While assigned to HQ I was promoted to MKC, Sep 1974. Then due to my assignment in Washington DC and had some good references, I decided to attempt to go into the Warrant Officer group. I was lucky and made CWO2(ENG) within 12 years.

I tried to get assigned to a ship and had orders to a 378 in Hawaii. The District Commander did not like a boot Warrant without any sea duty (or as little as I had) to be assigned to a cutter in his district. I finally ended up at Group Shinnecock, NY as GRUEO. Got reassigned to HQ in Jun 1981 and finally ended up as a GRUEO in Mayport FL.

I retired in Sep 1989.

IF YOU PARTICIPATED IN COMBAT, PEACEKEEPING OR HUMANITARIAN OPERATIONS, PLEASE DESCRIBE THOSE WHICH WERE THE MOST SIGNIFICANT TO YOU AND, IF LIFE-CHANGING, IN WHAT WAY.

As stated previously I was stationed on board the USCGC Point Grace (WPB82323) Mar 18, 1968. I remained aboard for my entire tour and the Division Commander approved an early rotation stateside Feb 18, 1969.

We were in combat an average of at least once a month and participated in the largest Naval action on a direct target when the CGC Bibb (WHEC31), CGC Point Cypress (WPB82327), 8 Navy PCF’s, 4 Navy LCVP’s, the USS Washoe County (LSMR1165) and all the SEALs in Vietnam attacked Viet Cong and North Vietnamese Army entrenchments along both side of the Song Bo De in IV Corps Area. This river had a reputation for not allowing friendly vessels to infiltrate without causing serious casualties. The river banks were covered with steel reinforced bunkers built by the Japanese during WWII. The SEALs duty was to infiltrate and destroy the bunkers and remove as many of the enemy as possible. What they couldn’t blow-up, they booby-trapped. The area was decimated to a point that no further damages were encountered subsequent to this action.

OF ALL YOUR DUTY STATIONS OR ASSIGNMENTS, WHICH ONE DO YOU HAVE FONDEST MEMORIES OF AND WHY? WHICH ONE WAS YOUR LEAST FAVORITE?

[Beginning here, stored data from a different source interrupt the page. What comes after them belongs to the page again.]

==> src/rtl/a_buf_ctrl.sv <==
// a_buf_ctrl: ping-pong controller for the two-bank A operand buffer.
// One bank fills from the load stream while the other drains row
// addresses to the systolic array.
// Optional stall counters are compiled in with `define A_BUF_CTRL_PERF_EN.
module a_buf_ctrl #(
    parameter int DATA_W = 32,
    parameter int DEPTH  = 64,
    parameter int CNT_W  = 6
) (
    input  logic              clk,
    input  logic              rst,
    input  logic [CNT_W-1:0]  cfg_len_i,
    input  logic              flush_i,
    input  logic              ld_valid_i,
    output logic              ld_ready_o,
    input  logic [DATA_W-1:0] ld_data_i,
    output logic              wr_a_buf_valid_o,
    output logic              wr_a_buf_id_o,
    output logic [CNT_W-1:0]  wr_a_buf_addr_o,
    output logic [DATA_W-1:0] wr_a_buf_data_o,
    input  logic              drain_en_i,
    output logic              rd_a_buf_valid_o,
    output logic              rd_a_buf_id_o,
    output logic [CNT_W-1:0]  rd_a_buf_addr_o,
    output logic              tile_ready_o,
    output logic              tile_done_o,
    output logic [31:0]       fill_stall_cnt_o,
    output logic [31:0]       drain_stall_cnt_o
);

    typedef enum logic [1:0] {EMPTY, FILLING, FULL, DRAINING} bank_state_t;

    bank_state_t      state_q [0:1];
    bank_state_t      state_d [0:1];
    logic [CNT_W-1:0] len_q   [0:1];
    logic [CNT_W-1:0] len_d   [0:1];
    logic             wr_bank_q, wr_bank_d;
    logic [CNT_W-1:0] wr_cnt_q,  wr_cnt_d;
    logic             rd_bank_q, rd_bank_d;
    logic [CNT_W-1:0] rd_cnt_q,  rd_cnt_d;

    logic             wr_fire;
    logic             wr_first;
    logic [CNT_W-1:0] cfg_len_clamped;
    logic [CNT_W-1:0] wr_len;
    logic             rd_avail;
    logic             rd_issue;
    logic             rd_last;

    logic             vld_p1;
    logic             rd_id_p1;
    logic [CNT_W-1:0] rd_addr_p1;
    logic             done_p1;

    // Next-state for both bank FSMs plus the fill/drain pointers.
    always_comb begin
        state_d[0] = state_q[0];
        state_d[1] = state_q[1];
        len_d[0]   = len_q[0];
        len_d[1]   = len_q[1];
        wr_bank_d  = wr_bank_q;
        wr_cnt_d   = wr_cnt_q;
        rd_bank_d  = rd_bank_q;
        rd_cnt_d   = rd_cnt_q;

        // A tile never exceeds the bank depth, even if DEPTH is not 2**CNT_W.
        cfg_len_clamped = (32'(cfg_len_i) > 32'(DEPTH - 1)) ? CNT_W'(DEPTH - 1) : cfg_len_i;

        // Ready is also dropped during flush so no beat is accepted and then lost.
        ld_ready_o = !rst && !flush_i &&
                     (state_q[wr_bank_q] == EMPTY || state_q[wr_bank_q] == FILLING);
        wr_fire    = ld_valid_i && ld_ready_o;
        wr_first   = (state_q[wr_bank_q] == EMPTY);
        // First beat of a tile compares against the live length being latched.
        wr_len     = wr_first ? cfg_len_clamped : len_q[wr_bank_q];

        rd_avail   = (state_q[rd_bank_q] == FULL) || (state_q[rd_bank_q] == DRAINING);
        rd_issue   = drain_en_i && rd_avail && !flush_i && !rst;
        rd_last    = (rd_cnt_q == len_q[rd_bank_q]);

        if (wr_fire) begin
            if (wr_first) begin
                len_d[wr_bank_q] = cfg_len_clamped;
            end
            if (wr_cnt_q == wr_len) begin
                state_d[wr_bank_q] = FULL;
                wr_cnt_d           = '0;
                wr_bank_d          = !wr_bank_q;
            end else begin
                state_d[wr_bank_q] = FILLING;
                wr_cnt_d           = wr_cnt_q + 1'b1;
            end
        end

        // Fill and drain never touch the same bank in one cycle, so both apply.
        if (rd_issue) begin
            if (rd_last) begin
                state_d[rd_bank_q] = EMPTY;
                rd_cnt_d           = '0;
                rd_bank_d          = !rd_bank_q;
            end else begin
                state_d[rd_bank_q] = DRAINING;
                rd_cnt_d           = rd_cnt_q + 1'b1;
            end
        end

        if (flush_i) begin
            state_d[0] = EMPTY;
            state_d[1] = EMPTY;
            wr_bank_d  = 1'b0;
            wr_cnt_d   = '0;
            rd_bank_d  = 1'b0;
            rd_cnt_d   = '0;
        end
    end

    // Bank state and pointer registers.
    always_ff @(posedge clk) begin
        if (rst) begin
            state_q[0] <= EMPTY;
            state_q[1] <= EMPTY;
            wr_bank_q  <= 1'b0;
            wr_cnt_q   <= '0;
            rd_bank_q  <= 1'b0;
            rd_cnt_q   <= '0;
        end else begin
            state_q[0] <= state_d[0];
            state_q[1] <= state_d[1];
            wr_bank_q  <= wr_bank_d;
            wr_cnt_q   <= wr_cnt_d;
            rd_bank_q  <= rd_bank_d;
            rd_cnt_q   <= rd_cnt_d;
        end
    end

    // Tile lengths are plain data; only meaningful once a bank has been filled.
    always_ff @(posedge clk) begin
        len_q[0] <= len_d[0];
        len_q[1] <= len_d[1];
    end

    // ---- stage p1: registered read issue towards the array ----
    // Read strobe, id and address are zero whenever no row is issued.
    always_ff @(posedge clk) begin
        if (rst) begin
            vld_p1     <= 1'b0;
            rd_id_p1   <= 1'b0;
            rd_addr_p1 <= '0;
            done_p1    <= 1'b0;
        end else begin
            vld_p1     <= rd_issue;
            rd_id_p1   <= rd_issue ? rd_bank_q : 1'b0;
            rd_addr_p1 <= rd_issue ? rd_cnt_q : '0;
            done_p1    <= rd_issue && rd_last;
        end
    end

    assign wr_a_buf_valid_o = wr_fire;
    assign wr_a_buf_id_o    = wr_bank_q;
    assign wr_a_buf_addr_o  = wr_cnt_q;
    assign wr_a_buf_data_o  = ld_data_i;

    assign rd_a_buf_valid_o = vld_p1;
    assign rd_a_buf_id_o    = rd_id_p1;
    assign rd_a_buf_addr_o  = rd_addr_p1;
    assign tile_done_o      = done_p1;
    assign tile_ready_o     = (state_q[rd_bank_q] == FULL);

`ifdef A_BUF_CTRL_PERF_EN
    logic [31:0] fill_stall_q;
    logic [31:0] drain_stall_q;

    function automatic logic [31:0] sat_inc(input logic [31:0] v);
        return (v == 32'hFFFF_FFFF) ? v : v + 32'd1;
    endfunction

    // Saturating stall counters, cleared by reset or flush.
    always_ff @(posedge clk) begin
        if (rst || flush_i) begin
            fill_stall_q  <= '0;
            drain_stall_q <= '0;
        end else begin
            if (ld_valid_i && !ld_ready_o) fill_stall_q  <= sat_inc(fill_stall_q);
            if (drain_en_i && !rd_avail)   drain_stall_q <= sat_inc(drain_stall_q);
        end
    end

    assign fill_stall_cnt_o  = fill_stall_q;
    assign drain_stall_cnt_o = drain_stall_q;
`else
    assign fill_stall_cnt_o  = 32'd0;
    assign drain_stall_cnt_o = 32'd0;
`endif

endmodule

==> config.mk <==
export PLATFORM = sky130hd
export DESIGN_NAME = a_buf_ctrl
export DESIGN_NICKNAME = d
export VERILOG_FILES = /design/src/rtl/a_buf_ctrl.sv
export SDC_FILE = /design/constraint.sdc
export NUM_CORES = 1
export LEC_CHECK = 0
export CAP_MARGIN = 25
export CORE_MARGIN = 4
export CORE_UTILIZATION = 34
export DETAILED_ROUTE_END_ITERATION = 7
export GPL_ROUTABILITY_DRIVEN = 0
export PLACE_DENSITY = 0.75
export SETUP_SLACK_MARGIN = 0.3
export SYNTH_ARGS = -nofsm -noshare
export SYNTH_HDL_FRONTEND = slang
export SYNTH_SLANG_ARGS = --single-unit
==> constraint.sdc <==
create_clock -name clk -period 2.8 [get_ports clk]
set_input_delay 0.56 -clock clk [delete_from_list [all_inputs] [get_ports clk]]
set_output_delay 0.56 -clock clk [all_outputs]
set_load 0.02 [all_outputs]
* Yosys cells after proc, flatten, opt, wreduce, memory -nomap -nowiden
Memory sizes are Yosys's and may differ from the RTL's. A register that Yosys moved wholly into a read port is not among the register bits. Index checks and enable logic that the tools add are counted.
Cells by class: $add $sub $neg 2, $lt $le $gt $ge 4, equality and inequality tests 5, mux-type cells 30, bitwise operators 14, reductions and logical operators 20
Operator list (number):
- 12-bit two-way mux | 2
- 6-bit two-way mux | 4
- 4-bit two-way mux | 5
- 6-bit by 1-bit adder with 6-bit output, second input constant | 2
- 12-bit bitwise mux | 1
- 6-bit == test | 2
- 1-bit two-way mux | 11
- 1-bit logical AND | 9
- 2-bit two-way mux | 4
- 6-bit demux with 1-bit select | 1
- 2-bit AND | 2
- 4-bit AND | 1
- 2-bit demux with 1-bit select | 2
- 2-bit == test, second input constant | 2
- 2-bit greater-or-equal comparator, second input constant | 2
- 1-bit zero test | 4
- 2-bit by 1-bit less-than comparator with 1-bit output, second input constant | 2
- 1-bit NOT with 2-bit output | 2
- 2-bit NOT | 2
- 4-bit NOT | 1
- 2-bit bitwise OR | 2
- 4-bit bitwise OR | 1
- 2-bit AND reduction | 2
- 2-bit OR reduction | 2
- 5 further kinds | 7
Word-level totals: flip-flop bits (word level) 23, RAM bits 16, input port bits 43, output and inout port bits 115, logic and storage cells 85, memories 2
Memories:
- len_q | depth 2, width 6, rd ports 4, clocked after Yosys merged registers in 2, write ports 2, line 35 | logic [CNT_W-1:0] len_q [0:1];
- state_q | depth 2, width 2, rd ports 4, clocked after Yosys merged registers in 2, write ports 2, line 33 | bank_state_t state_q [0:1];

* Depth between registers and ports, before layout
Gate-level depths: netlist of run 1.
depth in word-level cells 14, depth in mapped cells 9, mapped depth without buffers 8

* Worst setup path before layout of run 1
No wires, ideal clock.
path kind input to output, start point input port flush_i, end point output port wr_a_buf_valid_o, data arrival time 2.046 ns, data required time 2.240 ns, slack 0.194 ns, cell stages on the path 6, path through or2_0 -> clkbuf_1 -> a211oi_2 -> nand2_1 -> inv_1 -> clkbuf_1
Between the ends: word-level cells in the longest chain between the ends 4
RTL lines:
- from (decl) | line 13 | input logic flush_i,
- 1-bit zero test | line 70 | ld_ready_o = !rst && !flush_i &&
- 1-bit logical AND (2 in a row) | line 70
- net ld_ready_o | line 15 | output logic ld_ready_o,
- 1-bit logical AND | line 72 | wr_fire = ld_valid_i && ld_ready_o;
- to (decl) | line 17 | output logic wr_a_buf_valid_o,
The timed path passes the listed nets, and every way through them passes these cells.

* Final worst setup path of run 1
start point input port flush_i, end point output port wr_a_buf_valid_o
Between the ends: word-level cells in the longest chain between the ends 4
RTL lines (line):
- 1-bit zero test | 70
- 1-bit logical AND (2 in a row) | 70
- 1-bit logical AND | 72
Every way passes these cells.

I put my two duties, at Vietnam and LORSTA Lampedusa as my fondest.

I “grew up” in Vietnam and while at Lampedusa under the tutelage of a great MKCM. I attribute his teachings that enabled me to pass service wide exams for promotion to MKC and CWO.

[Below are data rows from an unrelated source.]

==> config.mk <==
export PLATFORM = sky130hd
export DESIGN_NAME = multicycle_control_unit
export DESIGN_NICKNAME = d
export VERILOG_FILES = /design/src/rtl/multicycle_control_unit.sv
export SDC_FILE = /design/constraint.sdc
export NUM_CORES = 1
export LEC_CHECK = 0
export BUFFER_PORTS_ARGS = -buffer_cell sky130_fd_sc_hd__buf_2
export CAP_MARGIN = 15
export CORE_UTILIZATION = 45
export CTS_CLUSTER_DIAMETER = 120
export DETAILED_ROUTE_END_ITERATION = 8
export GPL_TIMING_DRIVEN = 0
export HOLD_SLACK_MARGIN = 0.08
export PLACE_DENSITY = 0.76
export SYNTH_ARGS = -nofsm -noshare
export SYNTH_HDL_FRONTEND = slang
export SYNTH_SLANG_ARGS = --single-unit
==> constraint.sdc <==
create_clock -name clk -period 1.9 [get_ports clk]
set_input_delay 0.285 -clock clk [delete_from_list [all_inputs] [get_ports clk]]
set_output_delay 0.285 -clock clk [all_outputs]
set_load 0.02 [all_outputs]
==> src/rtl/multicycle_control_unit.sv <==
// rtl/multicycle_control_unit.sv - multi-cycle RV32I control FSM with memory handshake and retire counter
//
// Sequences IDLE -> FETCH -> DECODE -> EXEC -> (MEM) -> (WB) -> FETCH and drives the datapath
// selects from the instruction register. Optional feature macro: ILLEGAL_TRAP_EN (unknown
// opcodes park the FSM in TRAP instead of retiring as a NOP).
//
// Ports:
//   clk, reset (async, active-low)
//   instruction  : instruction register contents, valid from DECODE onward
//   mem_ready    : memory completes the current request this cycle
//   branch_taken : branch comparator result, used in EXEC
//   mem_req/mem_we, ir_write, pc_write/pc_sel : strobes
//   imm_sel, alu_src_a, alu_src_b, wb_sel, reg_write : datapath selects
//   instret      : retired-instruction count (wraps)
//   bus_timeout  : sticky, memory did not answer within WAIT_LIMIT cycles
//   trap         : sticky illegal-opcode flag
module multicycle_control_unit #(
    parameter int CNT_W      = 32,
    parameter int WAIT_LIMIT = 255
) (
    input  logic             clk,
    input  logic             reset,
    input  logic [31:0]      instruction,
    input  logic             mem_ready,
    input  logic             branch_taken,
    output logic             mem_req,
    output logic             mem_we,
    output logic             ir_write,
    output logic             pc_write,
    output logic             pc_sel,
    output logic [2:0]       imm_sel,
    output logic             alu_src_a,
    output logic             alu_src_b,
    output logic             reg_write,
    output logic [1:0]       wb_sel,
    output logic [CNT_W-1:0] instret,
    output logic             bus_timeout,
    output logic             trap
);

    typedef enum logic [2:0] {
        S_IDLE, S_FETCH, S_DECODE, S_EXEC, S_MEM, S_WB, S_TRAP
    } state_t;

    localparam logic [6:0] OP_LOAD   = 7'b0000011;
    localparam logic [6:0] OP_STORE  = 7'b0100011;
    localparam logic [6:0] OP_IMM    = 7'b0010011;
    localparam logic [6:0] OP_OP     = 7'b0110011;
    localparam logic [6:0] OP_BRANCH = 7'b1100011;
    localparam logic [6:0] OP_JAL    = 7'b1101111;
    localparam logic [6:0] OP_JALR   = 7'b1100111;
    localparam logic [6:0] OP_LUI    = 7'b0110111;
    localparam logic [6:0] OP_AUIPC  = 7'b0010111;

    localparam int WW = (WAIT_LIMIT > 1) ? $clog2(WAIT_LIMIT + 1) : 1;

    state_t        state, next;
    logic [WW-1:0] wait_cnt;
    logic          timeout_set;
    logic          limit_hit;
    logic          sel_active;
    logic          legal;
    logic [6:0]    opcode;
    logic          is_load, is_store, is_branch, is_jump;
    logic          unused_bits;

    assign opcode      = instruction[6:0];
    assign unused_bits = ^instruction[31:7];
    assign is_load     = (opcode == OP_LOAD);
    assign is_store    = (opcode == OP_STORE);
    assign is_branch   = (opcode == OP_BRANCH);
    assign is_jump     = (opcode == OP_JAL) || (opcode == OP_JALR);
    assign legal       = is_load || is_store || is_branch || is_jump ||
                         (opcode == OP_IMM) || (opcode == OP_OP) ||
                         (opcode == OP_LUI) || (opcode == OP_AUIPC);

    // The cycle that would be the WAIT_LIMIT-th unanswered one times out; a mem_ready
    // arriving in that same cycle completes the request instead.
    assign limit_hit  = (WAIT_LIMIT != 0) && !mem_ready && (wait_cnt == WW'(WAIT_LIMIT - 1));
    assign sel_active = (state == S_DECODE) || (state == S_EXEC) || (state == S_MEM) || (state == S_WB);

    always_ff @(posedge clk or negedge reset) begin
        if (!reset) begin
            state       <= S_IDLE;
            wait_cnt    <= '0;
            instret     <= '0;
            bus_timeout <= 1'b0;
        end else begin
            state <= next;
            // Leaving FETCH/MEM only happens via mem_ready or timeout, so clearing on
            // mem_ready and outside those states restarts the count on every entry.
            if (((state == S_FETCH) || (state == S_MEM)) && !mem_ready)
                wait_cnt <= wait_cnt + WW'(1);
            else
                wait_cnt <= '0;
            if (pc_write)
                instret <= instret + CNT_W'(1);
            if (timeout_set)
                bus_timeout <= 1'b1;
        end
    end

`ifdef ILLEGAL_TRAP_EN
    logic trap_q;
    always_ff @(posedge clk or negedge reset) begin
        if (!reset)
            trap_q <= 1'b0;
        else if ((state == S_DECODE) && !legal)
            trap_q <= 1'b1;
    end
    assign trap = trap_q;
`else
    assign trap = 1'b0;
`endif

    always_comb begin
        next        = state;
        mem_req     = 1'b0;
        mem_we      = 1'b0;
        ir_write    = 1'b0;
        pc_write    = 1'b0;
        pc_sel      = 1'b0;
        reg_write   = 1'b0;
        timeout_set = 1'b0;
        case (state)
            S_IDLE: begin
                if (!bus_timeout)
                    next = S_FETCH;
            end
            S_FETCH: begin
                mem_req = 1'b1;
                if (mem_ready) begin
                    ir_write = 1'b1;
                    next     = S_DECODE;
                end else if (limit_hit) begin
                    timeout_set = 1'b1;
                    next        = S_IDLE;
                end
            end
            S_DECODE: begin
                next = S_EXEC;
`ifdef ILLEGAL_TRAP_EN
                if (!legal)
                    next = S_TRAP;
`endif
            end
            S_EXEC: begin
                if (is_load || is_store) begin
                    next = S_MEM;
                end else if (is_branch) begin
                    pc_write = 1'b1;
                    pc_sel   = branch_taken;
                    next     = S_FETCH;
                end else begin
                    next = S_WB;
                end
            end
            S_MEM: begin
                mem_req = 1'b1;
                mem_we  = is_store;
                if (mem_ready) begin
                    if (is_store) begin
                        pc_write = 1'b1;
                        next     = S_FETCH;
                    end else begin
                        next = S_WB;
                    end
                end else if (limit_hit) begin
                    timeout_set = 1'b1;
                    next        = S_IDLE;
                end
            end
            S_WB: begin
                reg_write = legal;   // unknown opcodes retire as NOP without a register write
                pc_write  = 1'b1;
                pc_sel    = is_jump;
                next      = S_FETCH;
            end
            S_TRAP: next = S_TRAP;
            default: next = S_IDLE;
        endcase
    end

    always_comb begin
        imm_sel   = 3'd0;
        alu_src_a = 1'b0;
        alu_src_b = 1'b0;
        wb_sel    = 2'd0;
        if (sel_active) begin
            case (opcode)
                OP_LOAD:   begin alu_src_b = 1'b1; wb_sel = 2'd1; end
                OP_STORE:  begin imm_sel = 3'd1; alu_src_b = 1'b1; end
                OP_IMM:    alu_src_b = 1'b1;
                OP_BRANCH: begin imm_sel = 3'd2; alu_src_a = 1'b1; end
                OP_JAL:    begin imm_sel = 3'd4; alu_src_a = 1'b1; alu_src_b = 1'b1; wb_sel = 2'd2; end
                OP_JALR:   begin alu_src_b = 1'b1; wb_sel = 2'd2; end
                OP_LUI:    begin imm_sel = 3'd3; alu_src_b = 1'b1; end
                OP_AUIPC:  begin imm_sel = 3'd3; alu_src_a = 1'b1; alu_src_b = 1'b1; end
                default:   ;
            endcase
        end
    end

endmodule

We had some great times at Lampedusa and the station quickly had a positive reputation for the least outages and one time was used as a homing beacon for one of the Apollo missions to the moon. The island had approximately 4500 indigenous people and the island had been occupied for over 2000 years. It is about 150 miles South of Sicily and 60 miles from the North African coast. They were starting to regenerate their forest.

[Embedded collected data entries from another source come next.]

==> config.mk <==
export PLATFORM = sky130hd
export DESIGN_NAME = y86_trace_capture_flat
export DESIGN_NICKNAME = d
export VERILOG_FILES = /design/src/rtl/y86_trace_capture_if.sv /design/src/rtl/y86_trace_capture.sv /design/src/flat_wrapper.sv
export SDC_FILE = /design/constraint.sdc
export NUM_CORES = 1
export LEC_CHECK = 0
export BUFFER_PORTS_ARGS = -buffer_cell sky130_fd_sc_hd__buf_2
export CAP_MARGIN = 10
export CORE_ASPECT_RATIO = 0.9
export CORE_UTILIZATION = 55
export DETAILED_ROUTE_END_ITERATION = 7
export HOLD_SLACK_MARGIN = 0.15
export PLACE_DENSITY = 0.78
export SETUP_SLACK_MARGIN = 0.2
export SLEW_MARGIN = 10
export SYNTH_ARGS = -nofsm -noshare
export SYNTH_HDL_FRONTEND = slang
export SYNTH_SLANG_ARGS = --single-unit
==> constraint.sdc <==
create_clock -name clk -period 11 [get_ports clk]
set_input_delay 1.1 -clock clk [delete_from_list [all_inputs] [get_ports clk]]
set_output_delay 1.1 -clock clk [all_outputs]
set_load 0.05 [all_outputs]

During WWII, the Italians had huge gun emplacements on the North cliffs and were used to shell Allied convoys enroute to Malta. When the allies overran the Italians on the island, they did not leave any fuel for generators or for cooking. The locals burned all the vegetation for charcoal to cook with.

We had several locations on the island that had great beaches and outcroppings that we used for recreation and the town was just beginning its movement to tourism. We had two recreational one person sailboats for use and we would sail around the island or to out of the way beaches and snorkeling. The weather was great most of the time. In March the temperature would climb to over 100-degrees F in the shade. During the winter the lowest temperature we had was about 35-degrees F. However, we would experience sand storms from the desert with more than 60 MPH winds.

FROM YOUR ENTIRE SERVICE, INCLUDING COMBAT, DESCRIBE THE PERSONAL MEMORIES WHICH HAVE IMPACTED YOU MOST?

First duty that impacted me the most was during my first station. I had two good mentors that helped me learn about diesel engines. I had never worked on one before and they nurtured me along and caused me to understand that my knowledge of situations peaked and I really began to question the what, who and why of the Coast Guard.

My time in Vietnam caused my interest in other people of the world in how they lived and thought. We had a Vietnam Navy liaison that spoke English fluently and was able to explain the living habits of the locals and how they lived on the boats. He invited a few of us to come to his house and “have dinner”. I found this very interesting and peaked my interest even further. My duty there was one of the reasons I applied for my duty to Italy.

During my stay in Italy, I was able to tour Rome, Isle of Capri, Pompeii and all of Sicily. Again, this caused me want to learn more about history of the world. I had been an “amateur” historian since I was in grade school and had a huge yearning to learn.

MKCM Tribeck on Lampedusa taught me how to teach others. I used his methodology while in the Coast Guard and during my subsequent jobs as a civilian. I have passed this on to my staffs as I moved on to other assignments and still use it today.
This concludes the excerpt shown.